Analyses of Policy Gradient for Language Model Finetuning and Optimal Control
- Noam Razin (Tel Aviv University)
Abstract
Gradient-based methods are the workhorse behind modern machine learning. While they have been extensively studied in the basic framework of supervised learning, they are far less understood in the framework of optimal control, which in its broadest form is equivalent to reinforcement learning. There, algorithms that learn a policy via gradient updates are known as policy gradient methods. In this talk, I will present two recent works analyzing the optimization dynamics and implicit bias of policy gradient, in different contexts. The first work identifies a vanishing gradients problem that occurs when using policy gradient to finetune language models. I will demonstrate the detrimental effects of this phenomenon and present possible solutions. The second work characterizes how the implicit bias of policy gradient affects extrapolation to initial states unseen in training, focusing on the fundamental Linear Quadratic Regulator (LQR) control problem.
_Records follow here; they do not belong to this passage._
<file path="src/design/autoranging_light_level_bar_assert.svh">
// Assertion macros shared by the autoranging light level bar design.
`ifndef AUTORANGING_LIGHT_LEVEL_BAR_ASSERT_SVH
`define AUTORANGING_LIGHT_LEVEL_BAR_ASSERT_SVH

// The consequent must hold in the same cycle as the antecedent.
`define ALB_ASSERT_NOW(label, clk, rst, ante, cons) \
   label: assert property (@(posedge clk) disable iff (rst) (ante) |-> (cons)) \
      else $error("assertion failed");

// The consequent must hold in the cycle after the antecedent.
`define ALB_ASSERT_NEXT(label, clk, rst, ante, cons) \
   label: assert property (@(posedge clk) disable iff (rst) (ante) |=> (cons)) \
      else $error("assertion failed");

`endif

</file>
<file path="src/design/alb_pkg.sv">
package alb_pkg;

   localparam int unsigned LEVELS      = 5;
   localparam int unsigned SAMPLE_BITS = 12;

   localparam int unsigned SAMPLE_W = SAMPLE_BITS;
   localparam int unsigned LEVEL_W  = 3;
   localparam int unsigned BAR_W    = 5;
   localparam int unsigned COUNT_W  = 16;
   localparam int unsigned RANGE_W  = 12;
   localparam int unsigned CSR_W    = 32;
   localparam int unsigned ADDR_W   = 3;
   // Scaled numerator (sample - min) * LEVELS.
   localparam int unsigned NUM_W    = SAMPLE_W + $clog2(LEVELS + 1);
   localparam int unsigned STEP_W   = $clog2(NUM_W);

   localparam logic [COUNT_W-1:0] CALIB_RESET = COUNT_W'(2000);
   localparam logic [RANGE_W-1:0] RANGE_RESET = RANGE_W'(300);
   localparam logic [SAMPLE_W-1:0] FULL_SCALE = {SAMPLE_W{1'b1}};

   typedef enum logic {
      CSR_CALIB_SAMPLES = 1'b0,
      CSR_MIN_RANGE     = 1'b1
   } csr_index_type;

   typedef struct packed {
      logic                learning;
      logic [SAMPLE_W-1:0] low;
      logic [SAMPLE_W-1:0] high;
   } marks_type;

   function automatic logic [BAR_W-1:0] thermometer(input logic [LEVEL_W-1:0] lvl);
      logic [BAR_W-1:0] code;
      code = '0;
      for (int i = 0; i < BAR_W; i++) begin
         code[i] = (LEVEL_W'(i) < lvl);
      end
      return code;
   endfunction

endpackage

</file>
<file path="src/design/alb_calib.sv">
module alb_calib (
   input  logic                             clock,
   input  logic                             reset,
   input  logic                             take,
   input  logic [alb_pkg::SAMPLE_W-1:0]     sample,
   input  logic [alb_pkg::COUNT_W-1:0]      calib_samples,
   output alb_pkg::marks_type               marks
);

   logic [alb_pkg::SAMPLE_W-1:0] low_ff, low_in;
   logic [alb_pkg::SAMPLE_W-1:0] high_ff, high_in;
   logic [alb_pkg::COUNT_W-1:0]  count_ff, count_in;
   logic                         learning_ff, learning_in;
   logic                         learn_now;

   // The count stops at calib_samples, so the increment never wraps.
   assign learn_now = count_ff < calib_samples;

   always_comb begin
      low_in      = low_ff;
      high_in     = high_ff;
      count_in    = count_ff;
      learning_in = learning_ff;
      if (take) begin
         learning_in = learn_now;
         if (learn_now) begin
            if (sample < low_ff) begin
               low_in = sample;
            end
            if (sample > high_ff) begin
               high_in = sample;
            end
            count_in = count_ff + alb_pkg::COUNT_W'(1);
         end
      end
   end

   always_ff @(posedge clock) begin
      if (reset) begin
         low_ff      <= alb_pkg::FULL_SCALE;
         high_ff     <= '0;
         count_ff    <= '0;
         learning_ff <= 1'b0;
      end else begin
         low_ff      <= low_in;
         high_ff     <= high_in;
         count_ff    <= count_in;
         learning_ff <= learning_in;
      end
   end

   assign marks.learning = learning_ff;
   assign marks.low      = low_ff;
   assign marks.high     = high_ff;

endmodule

</file>
<file path="src/design/alb_div.sv">
module alb_div (
   input  logic                          clock,
   input  logic                          reset,
   input  logic                          start,
   input  logic [alb_pkg::NUM_W-1:0]     numer,
   input  logic [alb_pkg::SAMPLE_W-1:0]  divisor,
   output logic                          busy,
   output logic [alb_pkg::NUM_W-1:0]     quot
);

   logic                          busy_ff, busy_in;
   logic [alb_pkg::STEP_W-1:0]    step_ff, step_in;
   logic [alb_pkg::NUM_W-1:0]     quo_ff, quo_in;
   logic [alb_pkg::SAMPLE_W-1:0]  rem_ff, rem_in;
   logic [alb_pkg::SAMPLE_W-1:0]  div_ff, div_in;
   logic [alb_pkg::SAMPLE_W:0]    trial;
   logic [alb_pkg::SAMPLE_W+1:0]  diff;
   logic                          fits;

   // Restoring division: one numerator bit enters the remainder per cycle,
   // and the quotient bit takes its place at the bottom of the same register.
   assign trial = {rem_ff, quo_ff[alb_pkg::NUM_W-1]};
   assign diff  = {1'b0, trial} - {2'b00, div_ff};
   assign fits  = ~diff[alb_pkg::SAMPLE_W+1];

   always_comb begin
      busy_in = busy_ff;
      step_in = step_ff;
      quo_in  = quo_ff;
      rem_in  = rem_ff;
      div_in  = div_ff;
      if (start) begin
         busy_in = 1'b1;
         step_in = alb_pkg::STEP_W'(alb_pkg::NUM_W - 1);
         quo_in  = numer;
         rem_in  = '0;
         div_in  = divisor;
      end else if (busy_ff) begin
         quo_in  = {quo_ff[alb_pkg::NUM_W-2:0], fits};
         rem_in  = fits ? diff[alb_pkg::SAMPLE_W-1:0] : trial[alb_pkg::SAMPLE_W-1:0];
         step_in = step_ff - alb_pkg::STEP_W'(1);
         if (step_ff == '0) begin
            busy_in = 1'b0;
         end
      end
   end

   always_ff @(posedge clock) begin
      if (reset) begin
         busy_ff <= 1'b0;
      end else begin
         busy_ff <= busy_in;
      end
      step_ff <= step_in;
      quo_ff  <= quo_in;
      rem_ff  <= rem_in;
      div_ff  <= div_in;
   end

   assign busy = busy_ff;
   assign quot = quo_ff;

endmodule

</file>
<file path="src/design/autoranging_light_level_bar.sv">
// Autoranging light level bar graph.
// Input channel req_ (req_valid, req_ready, req_sample) takes one 12-bit
// light sensor reading per item. Result channel rsp_ gives one item per
// reading: the level from 0 to 5, a thermometer bar code, the calibrating
// flag and the learned minimum and maximum after that reading.
// The csr_ port is an APB-style port: calib_samples at address 0 and
// min_range at address 4; writes land when psel, penable and pwrite are high.
// The reading is registered and the span and the scaled numerator are formed
// from it; the bit-serial divider then retires one quotient bit per cycle over
// a 15-bit numerator and hands its result over to the output register.
// No new reading is taken until the previous result has left the divider,
// which holds one item at a time.
// Reset clears the learned minimum to full scale, the maximum and the sample
// count to zero and restores both registers to their reset values.
// If the receiver stalls, the finished item waits in the output register and
// the block still takes the next reading; that reading's result then waits
// in the divider until the output register is free.
`include "autoranging_light_level_bar_assert.svh"

module autoranging_light_level_bar (
   input  logic                                clock,
   input  logic                                reset,
   input  logic                                req_valid,
   output logic                                req_ready,
   input  logic [alb_pkg::SAMPLE_W-1:0]        req_sample,
   output logic                                rsp_valid,
   input  logic                                rsp_ready,
   output logic [alb_pkg::LEVEL_W-1:0]         rsp_level,
   output logic [alb_pkg::BAR_W-1:0]           rsp_bar,
   output logic                                rsp_calibrating,
   output logic [alb_pkg::SAMPLE_W-1:0]        rsp_learned_min,
   output logic [alb_pkg::SAMPLE_W-1:0]        rsp_learned_max,
   input  logic                                psel,
   input  logic                                penable,
   input  logic                                pwrite,
   input  logic [alb_pkg::ADDR_W-1:0]          paddr,
   input  logic [alb_pkg::CSR_W-1:0]           pwdata,
   output logic [alb_pkg::CSR_W-1:0]           prdata,
   output logic                                pready
);

   typedef enum logic [1:0] {
      ST_IDLE,
      ST_LOAD,
      ST_DIV
   } state_type;

   state_type                       state_ff, state_in;

   // Configuration registers.
   logic [alb_pkg::COUNT_W-1:0]     calib_ff, calib_in;
   logic [alb_pkg::RANGE_W-1:0]     range_ff, range_in;
   alb_pkg::csr_index_type          csr_index;
   logic                            csr_write;

   // Held reading and the datapath towards the divider.
   logic [alb_pkg::SAMPLE_W-1:0]    sample_ff, sample_in;
   logic                            take;
   alb_pkg::marks_type              marks;
   logic [alb_pkg::SAMPLE_W-1:0]    spread;
   logic [alb_pkg::SAMPLE_W-1:0]    bound;
   logic [alb_pkg::SAMPLE_W-1:0]    span;
   logic [alb_pkg::SAMPLE_W-1:0]    above;
   logic [alb_pkg::NUM_W-1:0]       numer;
   logic                            div_start;
   logic                            div_busy;
   logic [alb_pkg::NUM_W-1:0]       quot;
   logic [alb_pkg::LEVEL_W-1:0]     level;

   // Output register.
   logic                            out_valid_ff, out_valid_in;
   logic [alb_pkg::LEVEL_W-1:0]     out_level_ff, out_level_in;
   logic [alb_pkg::BAR_W-1:0]       out_bar_ff, out_bar_in;
   logic                            out_calib_ff, out_calib_in;
   logic [alb_pkg::SAMPLE_W-1:0]    out_min_ff, out_min_in;
   logic [alb_pkg::SAMPLE_W-1:0]    out_max_ff, out_max_in;
   logic                            out_free;
   logic                            finish;

   // Register file: the word address picks the register, byte offsets are ignored.
   assign pready    = 1'b1;
   assign csr_index = alb_pkg::csr_index_type'(paddr[2]);
   assign csr_write = psel && penable && pwrite;

   always_comb begin
      calib_in = calib_ff;
      range_in = range_ff;
      if (csr_write) begin
         unique case (csr_index)
            alb_pkg::CSR_CALIB_SAMPLES: calib_in = pwdata[alb_pkg::COUNT_W-1:0];
            alb_pkg::CSR_MIN_RANGE:     range_in = pwdata[alb_pkg::RANGE_W-1:0];
            default:                    calib_in = calib_ff;
         endcase
      end
   end

   always_comb begin
      unique case (csr_index)
         alb_pkg::CSR_CALIB_SAMPLES:
            prdata = alb_pkg::CSR_W'(calib_ff);
         alb_pkg::CSR_MIN_RANGE:
            prdata = alb_pkg::CSR_W'(range_ff);
         default:
            prdata = '0;
      endcase
   end

   // A reading is taken only while the datapath is free; the output register
   // may still hold the previous result at that time.
   assign req_ready = (state_ff == ST_IDLE);
   assign take      = req_valid && req_ready;
   assign sample_in = take ? req_sample : sample_ff;

   alb_calib u_calib (
      .clock         (clock),
      .reset         (reset),
      .take          (take),
      .sample        (req_sample),
      .calib_samples (calib_ff),
      .marks         (marks)
   );

   // Span: maximum minus minimum, zero when no reading has been learned yet,
   // then raised to min_range, with a zero min_range counting as one.
   always_comb begin
      spread = (marks.high >= marks.low) ? (marks.high - marks.low) : '0;
      bound  = (range_ff == '0) ? alb_pkg::SAMPLE_W'(1) : range_ff;
      span   = (spread < bound) ? bound : spread;
      // A reading at or below the minimum gives a zero numerator, so level 0.
      above  = (sample_ff > marks.low) ? (sample_ff - marks.low) : '0;
      numer  = alb_pkg::NUM_W'(above) * alb_pkg::NUM_W'(alb_pkg::LEVELS);
   end

   assign div_start = (state_ff == ST_LOAD);

   alb_div u_div (
      .clock   (clock),
      .reset   (reset),
      .start   (div_start),
      .numer   (numer),
      .divisor (span),
      .busy    (div_busy),
      .quot    (quot)
   );

   // The quotient saturates at the top level.
   assign level = (quot > alb_pkg::NUM_W'(alb_pkg::LEVELS)) ?
                  alb_pkg::LEVEL_W'(alb_pkg::LEVELS) : quot[alb_pkg::LEVEL_W-1:0];

   assign out_free = !out_valid_ff || rsp_ready;
   assign finish   = (state_ff == ST_DIV) && !div_busy && out_free;

   always_comb begin
      state_in     = state_ff;
      out_valid_in = out_valid_ff && !rsp_ready;
      out_level_in = out_level_ff;
      out_bar_in   = out_bar_ff;
      out_calib_in = out_calib_ff;
      out_min_in   = out_min_ff;
      out_max_in   = out_max_ff;
      unique case (state_ff)
         ST_IDLE: begin
            if (take) begin
               state_in = ST_LOAD;
            end
         end
         ST_LOAD: begin
            state_in = ST_DIV;
         end
         ST_DIV: begin
            if (finish) begin
               state_in = ST_IDLE;
            end
         end
         default: begin
            state_in = ST_IDLE;
         end
      endcase
      if (finish) begin
         out_valid_in = 1'b1;
         out_level_in = level;
         out_bar_in   = alb_pkg::thermometer(level);
         out_calib_in = marks.learning;
         out_min_in   = marks.low;
         out_max_in   = marks.high;
      end
   end

   always_ff @(posedge clock) begin
      if (reset) begin
         state_ff     <= ST_IDLE;
         out_valid_ff <= 1'b0;
         calib_ff     <= alb_pkg::CALIB_RESET;
         range_ff     <= alb_pkg::RANGE_RESET;
      end else begin
         state_ff     <= state_in;
         out_valid_ff <= out_valid_in;
         calib_ff     <= calib_in;
         range_ff     <= range_in;
      end
      sample_ff    <= sample_in;
      out_level_ff <= out_level_in;
      out_bar_ff   <= out_bar_in;
      out_calib_ff <= out_calib_in;
      out_min_ff   <= out_min_in;
      out_max_ff   <= out_max_in;
   end

   assign rsp_valid       = out_valid_ff;
   assign rsp_level       = out_level_ff;
   assign rsp_bar         = out_bar_ff;
   assign rsp_calibrating = out_calib_ff;
   assign rsp_learned_min = out_min_ff;
   assign rsp_learned_max = out_max_ff;

   // Once a reading is taken, no other is taken until its result is out.
   `ALB_ASSERT_NEXT(a_one_in_flight, clock, reset, take, !req_ready)
   // Loading the divider always starts it.
   `ALB_ASSERT_NEXT(a_div_starts, clock, reset, state_ff == ST_LOAD, div_busy)
   // The bar always matches the level it is shown with.
   `ALB_ASSERT_NOW(a_bar_matches, clock, reset, rsp_valid,
      rsp_bar == alb_pkg::thermometer(rsp_level))
   // A reading that took part in learning leaves the minimum at or below the maximum.
   `ALB_ASSERT_NOW(a_marks_ordered, clock, reset, rsp_valid && rsp_calibrating,
      rsp_learned_min <= rsp_learned_max)

endmodule
</file>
Overall, our results highlight that the optimization dynamics and implicit bias of policy gradient can substantially differ from those of gradient-based methods in supervised learning, hence require dedicated study.
Works covered in the talk were in collaboration with Nadav Cohen, Yotam Alexander, Edo Cohen-Karlik, Raja Giryes, Amir Globerson, Hattie Zhou, Omid Saremi, Vimal Thilak, Arwen Bradley, Preetum Nakkiran, Joshua Susskind, and Etai Littwin.